▶ _WHAT THE EXERCISE ASKS_
When a line below contains the string "group", show that line.

(Stored data)

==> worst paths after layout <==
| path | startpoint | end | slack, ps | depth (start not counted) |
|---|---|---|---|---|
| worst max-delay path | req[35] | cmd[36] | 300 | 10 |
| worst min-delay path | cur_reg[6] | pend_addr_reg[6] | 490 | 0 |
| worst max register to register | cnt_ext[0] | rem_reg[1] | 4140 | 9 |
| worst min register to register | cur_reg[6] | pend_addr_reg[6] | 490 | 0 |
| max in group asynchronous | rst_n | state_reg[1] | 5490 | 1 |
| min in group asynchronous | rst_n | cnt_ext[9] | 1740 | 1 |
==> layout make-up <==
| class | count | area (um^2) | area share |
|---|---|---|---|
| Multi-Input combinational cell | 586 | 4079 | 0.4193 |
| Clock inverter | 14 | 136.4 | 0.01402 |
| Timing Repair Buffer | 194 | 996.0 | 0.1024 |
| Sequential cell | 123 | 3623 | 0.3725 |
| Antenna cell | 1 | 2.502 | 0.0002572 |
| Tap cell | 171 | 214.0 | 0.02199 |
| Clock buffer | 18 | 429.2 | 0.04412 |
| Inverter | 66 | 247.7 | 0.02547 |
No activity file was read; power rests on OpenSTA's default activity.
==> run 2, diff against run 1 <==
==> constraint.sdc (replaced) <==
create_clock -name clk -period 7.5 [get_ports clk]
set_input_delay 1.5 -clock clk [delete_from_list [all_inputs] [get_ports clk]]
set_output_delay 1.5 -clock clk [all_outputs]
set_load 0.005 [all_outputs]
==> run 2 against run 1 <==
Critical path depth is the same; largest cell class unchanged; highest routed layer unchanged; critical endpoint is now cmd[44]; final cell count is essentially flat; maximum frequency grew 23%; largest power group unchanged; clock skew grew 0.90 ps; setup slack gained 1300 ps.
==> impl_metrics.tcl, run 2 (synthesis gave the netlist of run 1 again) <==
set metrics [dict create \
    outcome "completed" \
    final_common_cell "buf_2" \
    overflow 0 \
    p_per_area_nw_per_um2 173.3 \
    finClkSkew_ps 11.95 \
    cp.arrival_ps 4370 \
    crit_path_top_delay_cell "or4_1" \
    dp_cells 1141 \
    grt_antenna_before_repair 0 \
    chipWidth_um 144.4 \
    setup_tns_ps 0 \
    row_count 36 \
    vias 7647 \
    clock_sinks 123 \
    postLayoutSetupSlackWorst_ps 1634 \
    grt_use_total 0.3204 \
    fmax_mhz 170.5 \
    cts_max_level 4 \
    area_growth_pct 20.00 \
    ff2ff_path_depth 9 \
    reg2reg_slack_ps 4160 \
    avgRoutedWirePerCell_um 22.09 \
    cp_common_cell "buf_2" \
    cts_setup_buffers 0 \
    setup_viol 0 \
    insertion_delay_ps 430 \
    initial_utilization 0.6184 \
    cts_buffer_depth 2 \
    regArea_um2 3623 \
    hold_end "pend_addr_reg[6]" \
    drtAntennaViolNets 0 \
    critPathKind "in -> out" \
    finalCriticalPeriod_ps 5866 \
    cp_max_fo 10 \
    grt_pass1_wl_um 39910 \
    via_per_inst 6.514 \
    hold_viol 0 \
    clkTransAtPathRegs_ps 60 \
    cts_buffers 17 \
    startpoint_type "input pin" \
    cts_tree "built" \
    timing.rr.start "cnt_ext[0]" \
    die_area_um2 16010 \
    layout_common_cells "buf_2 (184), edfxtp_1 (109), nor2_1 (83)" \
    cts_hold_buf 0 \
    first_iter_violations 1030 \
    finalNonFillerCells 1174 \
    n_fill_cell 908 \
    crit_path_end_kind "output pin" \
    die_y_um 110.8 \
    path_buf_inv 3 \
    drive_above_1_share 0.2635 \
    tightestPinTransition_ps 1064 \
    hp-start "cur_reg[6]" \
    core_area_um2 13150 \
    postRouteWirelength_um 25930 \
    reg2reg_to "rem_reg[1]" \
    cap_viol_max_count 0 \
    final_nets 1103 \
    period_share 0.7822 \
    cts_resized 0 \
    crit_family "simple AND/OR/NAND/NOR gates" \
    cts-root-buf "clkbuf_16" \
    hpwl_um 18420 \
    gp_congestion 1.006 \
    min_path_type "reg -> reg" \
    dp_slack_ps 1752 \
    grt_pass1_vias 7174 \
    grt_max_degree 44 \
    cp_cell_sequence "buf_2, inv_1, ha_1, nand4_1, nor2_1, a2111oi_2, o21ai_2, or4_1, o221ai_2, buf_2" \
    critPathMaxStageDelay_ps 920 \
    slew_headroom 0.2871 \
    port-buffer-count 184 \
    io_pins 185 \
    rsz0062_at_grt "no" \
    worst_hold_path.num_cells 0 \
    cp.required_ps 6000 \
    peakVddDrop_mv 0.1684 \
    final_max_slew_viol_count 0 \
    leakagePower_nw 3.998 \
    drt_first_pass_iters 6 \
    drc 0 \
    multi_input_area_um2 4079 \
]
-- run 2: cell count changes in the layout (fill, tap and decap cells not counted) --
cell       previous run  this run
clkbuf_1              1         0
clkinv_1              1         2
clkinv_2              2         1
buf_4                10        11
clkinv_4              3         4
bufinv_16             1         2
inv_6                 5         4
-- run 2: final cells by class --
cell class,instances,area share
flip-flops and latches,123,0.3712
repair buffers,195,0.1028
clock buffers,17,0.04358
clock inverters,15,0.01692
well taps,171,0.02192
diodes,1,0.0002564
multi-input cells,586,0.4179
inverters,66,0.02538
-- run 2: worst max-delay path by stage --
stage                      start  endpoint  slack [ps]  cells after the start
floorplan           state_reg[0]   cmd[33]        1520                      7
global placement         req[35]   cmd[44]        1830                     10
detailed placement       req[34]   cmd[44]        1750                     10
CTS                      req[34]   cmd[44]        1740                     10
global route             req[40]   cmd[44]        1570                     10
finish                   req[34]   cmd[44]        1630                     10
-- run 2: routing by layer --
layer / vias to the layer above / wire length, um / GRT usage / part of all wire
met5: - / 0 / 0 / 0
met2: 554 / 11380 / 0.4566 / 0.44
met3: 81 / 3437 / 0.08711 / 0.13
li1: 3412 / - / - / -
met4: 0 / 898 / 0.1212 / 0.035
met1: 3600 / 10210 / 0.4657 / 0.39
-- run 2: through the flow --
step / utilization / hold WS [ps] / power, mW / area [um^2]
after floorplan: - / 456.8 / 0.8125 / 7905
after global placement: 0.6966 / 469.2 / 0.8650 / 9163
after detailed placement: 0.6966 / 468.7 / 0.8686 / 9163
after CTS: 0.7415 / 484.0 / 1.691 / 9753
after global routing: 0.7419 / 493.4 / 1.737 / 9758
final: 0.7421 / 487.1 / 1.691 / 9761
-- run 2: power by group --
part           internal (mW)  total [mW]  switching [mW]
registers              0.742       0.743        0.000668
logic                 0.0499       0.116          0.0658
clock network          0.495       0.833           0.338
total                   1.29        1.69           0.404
## config.mk

```make
export PLATFORM = sky130hd
export DESIGN_NAME = etw_ctrl
export DESIGN_NICKNAME = d
export VERILOG_FILES = /design/src/hw/rtl/etw_pkg.sv /design/src/hw/rtl/etw_ctrl.sv
export SDC_FILE = /design/constraint.sdc
export NUM_CORES = 1
export LEC_CHECK = 0
export ABC_AREA = 1
export BUFFER_PORTS_ARGS = -buffer_cell sky130_fd_sc_hd__buf_4
export CAP_MARGIN = 20
export CORE_AREA = 2 2 39 41
export DETAILED_ROUTE_END_ITERATION = 8
export DIE_AREA = 0 0 41 43
export GPL_TIMING_DRIVEN = 0
export PLACE_DENSITY_LB_ADDON = 0.1
export SLEW_MARGIN = 20
export SYNTH_ARGS = -nofsm -noshare
export SYNTH_HDL_FRONTEND = slang
export SYNTH_SLANG_ARGS = --single-unit
```

## constraint.sdc

```tcl
create_clock -name clock -period 2.5 [get_ports clock]
set_input_delay 0.125 -clock clock [delete_from_list [all_inputs] [get_ports clock]]
set_output_delay 0.125 -clock clock [all_outputs]
set_load 0.02 [all_outputs]
```

## src/hw/rtl/etw_pkg.sv

```systemverilog
package etw_pkg;

   localparam int ELASTIC_TABLE_DEPTH = 1024;
   localparam int ROM_AW = $clog2(ELASTIC_TABLE_DEPTH);
   localparam int EASE_W = 20;
   localparam int DIV_STEPS = 16;
   localparam int DIV_CW = $clog2(DIV_STEPS);

   localparam logic [16:0] PCT_ONE = 17'd65536;
   localparam logic [17:0] BACK_C3 = 18'd177051;
   localparam logic [17:0] BACK_C1 = 18'd111515;

   localparam longint Q30_ONE = 64'sd1073741824;
   localparam longint HALF_PI_Q30 = 64'sd1686629713;
   localparam longint LN2_Q30 = 64'sd744261118;

   typedef enum logic [1:0] {
      CMD_TICK   = 2'd0,
      CMD_START  = 2'd1,
      CMD_CANCEL = 2'd2,
      CMD_LOAD   = 2'd3
   } cmd_type;

   typedef enum logic [1:0] {
      REG_TARGET   = 2'd0,
      REG_DURATION = 2'd1,
      REG_DELAY    = 2'd2,
      REG_EASING   = 2'd3
   } reg_index_type;

   typedef enum logic [1:0] {
      EASE_LINEAR  = 2'd0,
      EASE_ELASTIC = 2'd1,
      EASE_BACK    = 2'd2,
      EASE_SPARE   = 2'd3
   } ease_mode_type;

   typedef enum logic [3:0] {
      S_IDLE, S_EXEC, S_DIV, S_EASE_A, S_EASE_B, S_EASE_C, S_EASE_D,
      S_MUL, S_SUM, S_OUT
   } state_type;

   typedef enum logic [1:0] {
      PATH_DONE, PATH_DIV, PATH_EASE
   } path_type;

   typedef struct packed {
      logic capture;
      logic exec;
      logic div_step;
      logic ease_a;
      logic ease_b;
      logic ease_c;
      logic ease_d;
      logic mul;
      logic sum;
      logic out_load;
   } ctrl_cmd_type;

   typedef struct packed {
      path_type path;
      logic     div_last;
   } ctrl_status_type;

   typedef logic signed [EASE_W-1:0] rom_type [ELASTIC_TABLE_DEPTH];

   // Out-elastic curve: 2^(-10x) * sin((10x - 0.75) / 3 turns) + 1, in Q16.
   function automatic rom_type build_elastic_rom();
      rom_type rom;
      longint x, t, f, y, term, ex, v, turns, r, a, a2, st, ss, e;
      longint n, q;
      for (int i = 0; i < ELASTIC_TABLE_DEPTH; i++) begin
         x = (longint'(i) * 64'sd65536) / ELASTIC_TABLE_DEPTH;
         t = 64'sd10 * x;
         n = (t >>> 16) & 64'sd31;
         f = t & 64'sd65535;
         y = (f * LN2_Q30) >>> 16;
         term = Q30_ONE;
         ex = Q30_ONE;
         term = -((term * y) / Q30_ONE);           ex = ex + term;
         term = -((term * y) / Q30_ONE) / 64'sd2;  ex = ex + term;
         term = -((term * y) / Q30_ONE) / 64'sd3;  ex = ex + term;
         term = -((term * y) / Q30_ONE) / 64'sd4;  ex = ex + term;
         term = -((term * y) / Q30_ONE) / 64'sd5;  ex = ex + term;
         term = -((term * y) / Q30_ONE) / 64'sd6;  ex = ex + term;
         term = -((term * y) / Q30_ONE) / 64'sd7;  ex = ex + term;
         term = -((term * y) / Q30_ONE) / 64'sd8;  ex = ex + term;
         term = -((term * y) / Q30_ONE) / 64'sd9;  ex = ex + term;
         term = -((term * y) / Q30_ONE) / 64'sd10; ex = ex + term;
         term = -((term * y) / Q30_ONE) / 64'sd11; ex = ex + term;
         term = -((term * y) / Q30_ONE) / 64'sd12; ex = ex + term;
         // The series value lies between one half and one, so the shift
         // matches a division that truncates toward zero.
         ex = ex >>> n;
         v = ((t - 64'sd49152) * 64'sd65536) / 64'sd3;
         turns = (v + 64'sd4294967296) & 64'sd4294967295;
         q = turns >>> 30;
         r = turns & 64'sd1073741823;
         if ((q & 64'sd1) != 0) begin
            r = Q30_ONE - r;
         end
         a = (r * HALF_PI_Q30) >>> 30;
         a2 = (a * a) / Q30_ONE;
         st = a;
         ss = a;
         st = -((st * a2) / Q30_ONE) / 64'sd6;   ss = ss + st;
         st = -((st * a2) / Q30_ONE) / 64'sd20;  ss = ss + st;
         st = -((st * a2) / Q30_ONE) / 64'sd42;  ss = ss + st;
         st = -((st * a2) / Q30_ONE) / 64'sd72;  ss = ss + st;
         st = -((st * a2) / Q30_ONE) / 64'sd110; ss = ss + st;
         st = -((st * a2) / Q30_ONE) / 64'sd156; ss = ss + st;
         st = -((st * a2) / Q30_ONE) / 64'sd210; ss = ss + st;
         if (q >= 2) begin
            ss = -ss;
         end
         e = (ex * ss) / Q30_ONE + Q30_ONE;
         rom[i] = EASE_W'(e / 64'sd16384);
      end
      rom[0] = '0;
      return rom;
   endfunction

   localparam rom_type ELASTIC_ROM = build_elastic_rom();

endpackage

```

## src/hw/rtl/etw_ctrl.sv

```systemverilog
module etw_ctrl (
   input  logic                     clock,
   input  logic                     reset,
   input  logic                     req_tvalid,
   output logic                     req_tready,
   output logic                     rsp_tvalid,
   input  logic                     rsp_tready,
   input  etw_pkg::ctrl_status_type status,
   output etw_pkg::ctrl_cmd_type    cmd
);
   import etw_pkg::*;

   state_type state_ff, state_in;
   logic      rsp_valid_ff, rsp_valid_in;

   always_ff @(posedge clock) begin
      if (reset) begin
         state_ff <= S_IDLE;
         rsp_valid_ff <= 1'b0;
      end else begin
         state_ff <= state_in;
         rsp_valid_ff <= rsp_valid_in;
      end
   end

   always_comb begin
      state_in = state_ff;
      cmd = '0;
      req_tready = 1'b0;
      case (state_ff)
         S_IDLE: begin
            req_tready = 1'b1;
            if (req_tvalid) begin
               cmd.capture = 1'b1;
               state_in = S_EXEC;
            end
         end
         S_EXEC: begin
            cmd.exec = 1'b1;
            case (status.path)
               PATH_DIV:  state_in = S_DIV;
               PATH_EASE: state_in = S_EASE_A;
               default:   state_in = S_OUT;
            endcase
         end
         S_DIV: begin
            cmd.div_step = 1'b1;
            if (status.div_last) begin
               state_in = S_EASE_A;
            end
         end
         S_EASE_A: begin
            cmd.ease_a = 1'b1;
            state_in = S_EASE_B;
         end
         S_EASE_B: begin
            cmd.ease_b = 1'b1;
            state_in = S_EASE_C;
         end
         S_EASE_C: begin
            cmd.ease_c = 1'b1;
            state_in = S_EASE_D;
         end
         S_EASE_D: begin
            cmd.ease_d = 1'b1;
            state_in = S_MUL;
         end
         S_MUL: begin
            cmd.mul = 1'b1;
            state_in = S_SUM;
         end
         S_SUM: begin
            cmd.sum = 1'b1;
            state_in = S_OUT;
         end
         S_OUT: begin
            if (!rsp_valid_ff || rsp_tready) begin
               cmd.out_load = 1'b1;
               state_in = S_IDLE;
            end
         end
         default: state_in = S_IDLE;
      endcase
   end

   always_comb begin
      if (cmd.out_load) begin
         rsp_valid_in = 1'b1;
      end else if (rsp_tready) begin
         rsp_valid_in = 1'b0;
      end else begin
         rsp_valid_in = rsp_valid_ff;
      end
   end

   assign rsp_tvalid = rsp_valid_ff;

endmodule

```

==> run summary, run 1 <==
STA
• 1430 ps — post-layout min period
• 0 ps — Post-Route Setup TNS
• false — unrepaired setup endpoints after global routing
• 0 — max-slew violations
• 0.571 — final cycle utilization of the critical path
• 0 — hold violation total from the final report
• 1070 ps — min setup slack post-route
• 252 ps — transition time of the tightest slew-check pin
• 0.832 — worst slew margin relative to its limit
• 4.95 ps — Max Clock Skew
• 0 — final number of setup-violating endpoints
• 701 MHz — Fmax achieved

Place
• 732 µm — detailed-placement wirelength estimate
• 0.676 — weighted congestion reported at the end of routability-driven placement
• 1320 ps — Setup Slack @ Placement
• 18 — PortBufs

Final layout
• 100 µm² — Sequential Area
• 0.400 — proportion of layout cells with a drive suffix above 1
• 47.5% — synth-to-layout area growth
• 94 — nets
• 0.407 — post-route core utilization
• 0 — diode count
• 221 µm² — area of the multi-input gates
• 152 — number of filler instances in the final layout

Logic synthesis
• 0.262 — register area share after synthesis
• 18 — Synth cell types
• 0 — count of yosys warnings during synthesis
• 63 — instance count of the mapped netlist
• 71 — number of nets produced by synthesis
• 382 µm² — cell area after synthesis
• 6.06 µm² — average cell area after synthesis
• 5 — flop and latch count out of synthesis

Clock network
• 1 — maximum level of the CTS H-tree
• yes — clock tree from TritonCTS
• 50 ps — CTS clk-pin slew, worst paths
• 240 ps — Clock Latency Late Sink
• 0 — Hold-fix buffers, CTS
• clkbuf_4 — clock tree root buffer cell
• 5 — Clock Sinks
• 0 — number of instances resized during post-cts repair
• 0 — number of buffers inserted to repair setup after CTS
• 2 — number of buffers between clock root and the deepest sink
• 3 — number of clock buffers inserted by TritonCTS

Global route
• 7 — largest net degree at the start of global routing
• 362 — via count of the first global-routing pass
• 0.118 — GRT Util Overall
• 0 — Overflow after GRT
• 1410 µm — wire length of the first global-routing pass
• 0 — number of antenna violations at the first check in global routing

Setup path
• primary output — Worst Setup End Kind
• inv_1, nor2_4, nand2_1, nor2_1, buf_4, buf_4 — critical-path cell list
• reg2out — category of the critical setup timing path
• flip-flop — crit start category
• 1300 ps — Data arrival, critical path
• buf_4 — most frequent CP cell
• 2380 ps — required time worst endpoint
• 5 — peak fanout along the critical path
• dfxtp_1 — Crit-path slowest cell
• 390 ps — delay of the slowest cell on the worst path

Power and ir drop
• 0.253 — relative contribution of the clock network to total power
• 0.308 nW — Leak Pwr
• 0.280 — share of total power in sequential cells
• 0.000357 V — worst IR drop on VDD
• 0.000220 W — internal power component
• 0.466 — Logic pwr share
• 0.000152 W — Net Switching
• 0.409 — switching part of the total power
• 661 nW/µm² — P per Cell Area

Floorplanning
• 43 µm — Die H
• 0.276 — initial core utilization
• 14 — site row count
• 1380 µm² — Floorplan Core Area
• 19 — number of placed I/O pins
• 1760 µm² — Die ar.
• 41 µm — horizontal extent of the die

Routing
• 881 µm — routed wire length
• 427 µm — Met1 Routed Length
• 0 — post-route DRC violation count
• 397 µm — routed length on met2
• 4.14 — routed via count divided by cell count
• met3 — top layer in use
• 418 — number of vias after detailed routing
• 8.72 µm — post-detailed-route wirelength per cell
• 0 — remaining number of nets flagged by the antenna check after routing
• 2 — first-pass detailed-route iteration total
• 56 µm — detailed-routed wire length on met3
• 6 — first-iteration detailed-routing DRC count

Status
• completed — run status

Hold path
• in2reg — Hold Path Class

Run
• 0 — MaxCap Viol Count

## flip-flops by register name, indices dropped and copies added, names as in the netlist
signal      flops
state_ff        4
rsp_tvalid      1
## critical path: cells and delay by family, from the launching register on
| family | cells | cell delay [ps] |
|---|---|---|
| buf+inv | 3 | 330 |
| simple gates | 3 | 340 |
| flops | 1 | 390 |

▶ _TASK SOLUTION_
| max in group asynchronous | rst_n | state_reg[1] | 5490 | 1 |
| min in group asynchronous | rst_n | cnt_ext[9] | 1740 | 1 |
Critical path depth is the same; largest cell class unchanged; highest routed layer unchanged; critical endpoint is now cmd[44]; final cell count is essentially flat; maximum frequency grew 23%; largest power group unchanged; clock skew grew 0.90 ps; setup slack gained 1300 ps.
-- run 2: power by group --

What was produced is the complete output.